We can conclude from the first experiment that

• listeners do use acoustic continuity cues to link speech sounds, since in the case of inconsistent stimuli, the nasality cue leads listeners to link the vowel to the wrong consonant more often.

We have no evidence that nasality is mapped onto a schema immediately, nor do we have any counter-evidence showing that it acts as a primitive.

• the place-of-articulation cues which are present in the signal are mapped onto a schema immediately. This is how we explain that listeners cannot use this cue to link the vowels up with the correct consonant. At the level where they do this, the acoustically different place transitions have triggered the same [alveolar] place schema, so that the two consonants can no longer be distinguished.


In a second experiment, double VC-syllables with one VC at 120 Hz and the other at 140 Hz were played to the listener in addition to the same-F0 stimuli that we used in the first experiment.

As before, 10 German listeners who were able to identify more than 95% of the individual VCsyllables judged the double VC-syllables.


The place and nasality cues are available to the listeners, as before. In addition, they can use the

F0 cue.


F0 has two functions:

1) it serves as a well-documented simultaneous grouping cue (cf. double vowel experiments)

2) it serves as a sequential grouping cue, since it helps to link the vowel and consonant which were spoken at the same F0 because it provides a "primitive" melody and harmonicity cue to the listeners.

Note that F0 cannot trigger a schema at the level of the stimuli offered for identification. It may trigger schemata at higher levels of prosodic-phonological structuring, though.


Since F0 in the different-F0 condition helps to perceptually segregate the two VC-syllables, correct identification of the VC pairs should be expected to increase.

The question here is how the F0 cue interacts with the nasality cue, however.


Possibly the F0 cue, which has been shown to be a very important perceptual cue, increases the

VC identification rates, but is not so strong as to override nasality altogether. In that case, we should expect a significant difference between the consistent and inconsistent conditions even when the 2 VC-syllables are at different F0's.

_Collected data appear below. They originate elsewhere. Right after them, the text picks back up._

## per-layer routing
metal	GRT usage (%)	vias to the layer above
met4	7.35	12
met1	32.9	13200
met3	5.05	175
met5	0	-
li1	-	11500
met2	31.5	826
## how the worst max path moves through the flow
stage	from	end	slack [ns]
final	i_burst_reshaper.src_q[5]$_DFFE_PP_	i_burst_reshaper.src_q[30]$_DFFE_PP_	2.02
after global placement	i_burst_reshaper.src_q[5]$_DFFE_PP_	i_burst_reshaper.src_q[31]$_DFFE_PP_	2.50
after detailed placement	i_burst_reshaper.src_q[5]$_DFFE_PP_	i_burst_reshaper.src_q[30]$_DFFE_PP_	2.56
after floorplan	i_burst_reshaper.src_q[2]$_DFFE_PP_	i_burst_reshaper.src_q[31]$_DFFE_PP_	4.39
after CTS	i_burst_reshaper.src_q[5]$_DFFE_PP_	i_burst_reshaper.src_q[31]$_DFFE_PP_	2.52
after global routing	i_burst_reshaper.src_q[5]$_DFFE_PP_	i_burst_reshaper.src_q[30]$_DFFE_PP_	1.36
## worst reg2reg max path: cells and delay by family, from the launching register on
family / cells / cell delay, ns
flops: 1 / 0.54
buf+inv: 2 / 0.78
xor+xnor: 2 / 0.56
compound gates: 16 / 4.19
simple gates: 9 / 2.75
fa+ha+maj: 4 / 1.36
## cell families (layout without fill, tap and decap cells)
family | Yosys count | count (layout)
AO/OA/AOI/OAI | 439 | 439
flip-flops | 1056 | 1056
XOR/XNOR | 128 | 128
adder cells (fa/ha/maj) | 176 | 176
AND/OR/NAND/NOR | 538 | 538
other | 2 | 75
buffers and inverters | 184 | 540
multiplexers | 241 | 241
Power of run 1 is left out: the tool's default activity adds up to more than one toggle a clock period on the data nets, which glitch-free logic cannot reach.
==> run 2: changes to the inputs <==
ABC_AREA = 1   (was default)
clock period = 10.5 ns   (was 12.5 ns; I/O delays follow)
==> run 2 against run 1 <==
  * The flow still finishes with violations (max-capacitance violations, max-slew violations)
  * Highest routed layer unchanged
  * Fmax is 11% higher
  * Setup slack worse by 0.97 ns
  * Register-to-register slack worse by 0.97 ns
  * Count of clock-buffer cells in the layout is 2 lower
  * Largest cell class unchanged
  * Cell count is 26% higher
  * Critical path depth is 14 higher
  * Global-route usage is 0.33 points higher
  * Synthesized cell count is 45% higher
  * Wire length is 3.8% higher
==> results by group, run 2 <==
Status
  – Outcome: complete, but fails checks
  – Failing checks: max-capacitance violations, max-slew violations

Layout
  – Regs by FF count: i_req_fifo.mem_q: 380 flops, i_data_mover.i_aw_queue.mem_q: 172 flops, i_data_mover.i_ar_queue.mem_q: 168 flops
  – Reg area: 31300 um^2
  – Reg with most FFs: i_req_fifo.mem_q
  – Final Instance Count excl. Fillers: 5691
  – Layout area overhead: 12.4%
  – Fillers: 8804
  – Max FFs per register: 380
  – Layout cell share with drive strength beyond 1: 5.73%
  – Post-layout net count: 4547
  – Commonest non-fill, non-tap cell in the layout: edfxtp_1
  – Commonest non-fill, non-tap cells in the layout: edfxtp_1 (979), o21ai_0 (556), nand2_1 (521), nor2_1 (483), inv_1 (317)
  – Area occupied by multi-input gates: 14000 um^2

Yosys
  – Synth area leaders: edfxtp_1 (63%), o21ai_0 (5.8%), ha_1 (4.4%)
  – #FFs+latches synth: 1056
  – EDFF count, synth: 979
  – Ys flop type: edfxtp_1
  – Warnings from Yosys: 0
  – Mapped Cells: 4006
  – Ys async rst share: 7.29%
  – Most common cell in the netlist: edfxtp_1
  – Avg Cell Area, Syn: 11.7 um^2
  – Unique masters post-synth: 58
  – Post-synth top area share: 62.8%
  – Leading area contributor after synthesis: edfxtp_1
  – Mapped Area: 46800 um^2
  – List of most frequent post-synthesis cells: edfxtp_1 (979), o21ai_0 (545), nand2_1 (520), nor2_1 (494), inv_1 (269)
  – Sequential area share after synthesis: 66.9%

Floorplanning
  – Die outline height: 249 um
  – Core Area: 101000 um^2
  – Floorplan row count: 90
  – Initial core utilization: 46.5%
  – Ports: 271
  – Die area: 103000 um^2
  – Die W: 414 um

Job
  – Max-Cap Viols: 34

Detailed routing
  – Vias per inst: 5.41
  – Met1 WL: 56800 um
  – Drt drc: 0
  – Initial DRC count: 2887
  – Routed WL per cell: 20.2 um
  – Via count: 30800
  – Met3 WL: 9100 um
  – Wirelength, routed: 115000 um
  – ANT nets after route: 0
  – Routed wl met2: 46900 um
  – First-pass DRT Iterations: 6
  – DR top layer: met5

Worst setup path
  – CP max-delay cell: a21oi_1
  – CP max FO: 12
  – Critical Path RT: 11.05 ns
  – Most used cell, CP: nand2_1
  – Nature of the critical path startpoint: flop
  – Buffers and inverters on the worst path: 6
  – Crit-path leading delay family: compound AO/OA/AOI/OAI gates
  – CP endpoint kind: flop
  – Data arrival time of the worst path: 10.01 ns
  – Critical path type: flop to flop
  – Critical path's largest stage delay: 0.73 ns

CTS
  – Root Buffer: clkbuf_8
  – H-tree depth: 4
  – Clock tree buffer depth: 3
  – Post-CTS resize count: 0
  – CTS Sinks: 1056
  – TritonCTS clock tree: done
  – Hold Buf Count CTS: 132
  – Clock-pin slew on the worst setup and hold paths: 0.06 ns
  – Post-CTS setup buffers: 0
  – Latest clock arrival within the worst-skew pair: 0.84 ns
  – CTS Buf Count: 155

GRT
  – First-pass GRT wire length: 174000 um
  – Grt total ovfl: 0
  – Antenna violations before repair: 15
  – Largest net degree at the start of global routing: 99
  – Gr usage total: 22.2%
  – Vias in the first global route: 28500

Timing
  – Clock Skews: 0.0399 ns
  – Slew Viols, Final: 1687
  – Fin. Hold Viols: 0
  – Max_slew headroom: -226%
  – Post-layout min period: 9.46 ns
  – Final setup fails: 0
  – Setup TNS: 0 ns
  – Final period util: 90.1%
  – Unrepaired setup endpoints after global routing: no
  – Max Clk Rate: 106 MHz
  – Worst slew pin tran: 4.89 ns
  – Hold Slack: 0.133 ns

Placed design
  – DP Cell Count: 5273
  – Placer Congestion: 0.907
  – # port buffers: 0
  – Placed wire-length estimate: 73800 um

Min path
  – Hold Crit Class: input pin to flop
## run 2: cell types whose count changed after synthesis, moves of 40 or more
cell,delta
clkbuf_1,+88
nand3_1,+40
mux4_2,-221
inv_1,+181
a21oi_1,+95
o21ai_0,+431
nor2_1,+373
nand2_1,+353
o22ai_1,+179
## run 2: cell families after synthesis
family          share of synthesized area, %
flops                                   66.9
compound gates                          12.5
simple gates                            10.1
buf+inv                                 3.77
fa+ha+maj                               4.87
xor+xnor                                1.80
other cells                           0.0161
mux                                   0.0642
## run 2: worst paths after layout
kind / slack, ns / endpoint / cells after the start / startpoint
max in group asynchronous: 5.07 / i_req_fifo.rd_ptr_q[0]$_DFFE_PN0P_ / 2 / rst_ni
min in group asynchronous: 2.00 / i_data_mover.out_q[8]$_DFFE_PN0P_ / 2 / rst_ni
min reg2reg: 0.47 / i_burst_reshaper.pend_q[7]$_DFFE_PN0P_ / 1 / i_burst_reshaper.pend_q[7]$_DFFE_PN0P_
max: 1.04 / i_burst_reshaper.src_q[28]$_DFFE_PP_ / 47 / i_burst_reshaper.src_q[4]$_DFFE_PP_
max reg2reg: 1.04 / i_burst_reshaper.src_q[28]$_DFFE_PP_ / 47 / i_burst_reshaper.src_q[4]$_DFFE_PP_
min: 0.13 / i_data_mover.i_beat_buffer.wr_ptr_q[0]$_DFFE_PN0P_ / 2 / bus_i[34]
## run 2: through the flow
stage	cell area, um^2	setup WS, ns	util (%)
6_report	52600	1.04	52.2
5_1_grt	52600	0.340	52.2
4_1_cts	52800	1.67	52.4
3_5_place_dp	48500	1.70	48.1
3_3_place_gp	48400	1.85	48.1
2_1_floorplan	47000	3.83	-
### src/source/xbar_cfg_pkg.sv
/* TCDM crossbar configuration
   Word and address widths, plus the constants behind bank interleaving */
package xbar_cfg_pkg;

    ////////////////////////////////
    // Master side widths
    ////////////////////////////////
    localparam int unsigned ADDR_WIDTH = 32;            // Byte address from the masters
    localparam int unsigned DATA_WIDTH = 32;            // One memory word
    localparam int unsigned BE_WIDTH   = DATA_WIDTH/8;  // One enable per byte lane

    // Low address bits that pick a byte inside a word
    localparam int unsigned BYTE_OFFSET = 2;

    ////////////////////////////////
    // Bank side widths
    ////////////////////////////////
    localparam int unsigned BANK_ADDR_WIDTH = 12;       // Word address inside one bank

    typedef logic [ADDR_WIDTH-1:0]      addr_t;
    typedef logic [DATA_WIDTH-1:0]      data_t;
    typedef logic [BE_WIDTH-1:0]        be_t;
    typedef logic [BANK_ADDR_WIDTH-1:0] bank_addr_t;

endpackage
### src/source/xbar_types_pkg.sv
/* TCDM crossbar payload types
   Request bundles seen by the masters and by the memory banks */
package xbar_types_pkg;

    import xbar_cfg_pkg::*;

    // Master request, full byte address
    // The one-hot ID travels beside it so N_MASTER stays free
    typedef struct packed
    {
        addr_t addr;    // Byte address, bank bits included
        logic  wen;     // 1 load, 0 store
        data_t wdata;   // Store data
        be_t   be;      // Byte enables
    } mst_req_t;

    ////////////////////////////////
    // Bank request, after decode
    ////////////////////////////////
    typedef struct packed
    {
        bank_addr_t addr;   // Word address local to the bank
        logic       wen;    // 1 load, 0 store
        data_t      wdata;  // Store data
        be_t        be;     // Byte enables
    } bank_req_t;

    // Bank select bits and byte offset are stripped here,
    // the bank index is implied by which bank port is driven

endpackage

### src/source/tcdm_xbar.sv
/* TCDM crossbar top
   Master ports and per-bank arbiters, joined by request/grant transposes */
`timescale 1ns/1ps

module tcdm_xbar
    import xbar_cfg_pkg::*, xbar_types_pkg::*;
#(
    parameter int unsigned N_MASTER = 4,
    parameter int unsigned N_BANK   = 4    // Power of two
)
(
    input  logic                               clk,
    input  logic                               rst_n_i,

    // Master side
    input  logic [N_MASTER-1:0]                req_i,
    input  mst_req_t [N_MASTER-1:0]            mst_req_i,
    output logic [N_MASTER-1:0]                gnt_o,
    output logic [N_MASTER-1:0]                r_valid_o,
    output data_t [N_MASTER-1:0]               r_rdata_o,

    // Bank side, word interleaved
    output logic [N_BANK-1:0]                  bank_req_o,
    output bank_req_t [N_BANK-1:0]             bank_payload_o,
    output logic [N_BANK-1:0][N_MASTER-1:0]    bank_id_o,
    input  logic [N_BANK-1:0]                  bank_gnt_i,
    input  logic [N_BANK-1:0]                  bank_r_valid_i,
    input  data_t [N_BANK-1:0]                 bank_r_rdata_i,
    input  logic [N_BANK-1:0][N_MASTER-1:0]    bank_r_id_i       // Echoed request ID
);

    // Master view, indexed [master][bank]
    logic [N_MASTER-1:0][N_BANK-1:0] mst_bank_req;
    logic [N_MASTER-1:0][N_BANK-1:0] mst_bank_gnt;
    logic [N_MASTER-1:0][N_BANK-1:0] mst_rsp_valid;
    bank_req_t [N_MASTER-1:0]        mst_payload;   // Decoded payload per master

    // Bank view, indexed [bank][master]
    logic [N_BANK-1:0][N_MASTER-1:0] arb_req;
    logic [N_BANK-1:0][N_MASTER-1:0] arb_gnt;

    ////////////////////////////////
    // Matrix transposes
    ////////////////////////////////
    for (genvar m = 0; m < N_MASTER; m++)
    begin : g_xpose_m
        for (genvar b = 0; b < N_BANK; b++)
        begin : g_xpose_b
            assign arb_req[b][m]       = mst_bank_req[m][b];
            assign mst_bank_gnt[m][b]  = arb_gnt[b][m];
            // ID bit m of bank b marks a response for master m
            assign mst_rsp_valid[m][b] = bank_r_valid_i[b] & bank_r_id_i[b][m];
        end
    end

    ////////////////////////////////
    // Master ports
    ////////////////////////////////
    for (genvar m = 0; m < N_MASTER; m++)
    begin : g_mst
        master_port #(
            .N_BANK         ( N_BANK             )
        ) master_port_i (
            .req_i          ( req_i[m]           ),
            .mst_req_i      ( mst_req_i[m]       ),
            .gnt_o          ( gnt_o[m]           ),
            .r_valid_o      ( r_valid_o[m]       ),
            .r_rdata_o      ( r_rdata_o[m]       ),
            .bank_req_o     ( mst_bank_req[m]    ),
            .bank_payload_o ( mst_payload[m]     ),
            .bank_gnt_i     ( mst_bank_gnt[m]    ),
            .rsp_valid_i    ( mst_rsp_valid[m]   ),
            .rsp_rdata_i    ( bank_r_rdata_i     )   // Every bank, filtered by valid
        );
    end

    // One arbiter per bank, each sees all payloads
    for (genvar b = 0; b < N_BANK; b++)
    begin : g_bank
        bank_arbiter #(
            .N_MASTER       ( N_MASTER           )
        ) bank_arbiter_i (
            .clk            ( clk                ),
            .rst_n_i        ( rst_n_i            ),
            .req_i          ( arb_req[b]         ),
            .payload_i      ( mst_payload        ),
            .gnt_o          ( arb_gnt[b]         ),
            .bank_req_o     ( bank_req_o[b]      ),
            .bank_payload_o ( bank_payload_o[b]  ),
            .bank_id_o      ( bank_id_o[b]       ),
            .bank_gnt_i     ( bank_gnt_i[b]      )
        );
    end

endmodule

If the F0 cue is so strong that it completely overrides the inconsistent nasality cue, we should expect the significant difference between the consistent and inconsistent stimuli in the same-F0 condition to disappear in the different-F0 condition.


As the graph shows, the percentage of correct VC identifications in the same-F0 condition is higher for the consistent than for the inconsistent stimuli. This difference is significant, as it was in the first experiment.

In the different-F0 condition, there is no significant difference between the two conditions.


The results therefore show that F0, which is known to be important for simultaneous grouping, is also very important for sequential grouping.


We conclude therefore that

• F0 is a strong continuation cue which links the vowel with the consonant and

• The F0 cue is so strong that it can override the nasality cue.

conclusions.


With so little work to base them on, they're all the more tentative, but I hope they present interesting hypotheses as a basis for further work.


• We could hypothesise that primitives trigger schemata immediately, if possible. It was shown in the first experiment that this is probably true for place of articulation. If you remember, the place primitives triggered the same place-of-articulation schema and therefore could not be used to link the vowel with the right consonant.

We've pointed out that for nasality, we have neither proof for or against its being mapped onto a schema.


We can set up two different hypotheses to explain the results that we found in the second experiment:

• the first possibility is that the F0 cue has a greater weight than the nasality cue.

Competing auditory cues are weighted, similar to the weighting of visual cues as suggested by Larry Maloney in the very first talk of this EMPG meeting.


• another possibility is that the F0 cue segregates the signal into two streams. The nasality cue cannot be used because it is in two different streams for the inconsisitent stimuli.

These hypotheses will be the subject of further investigation.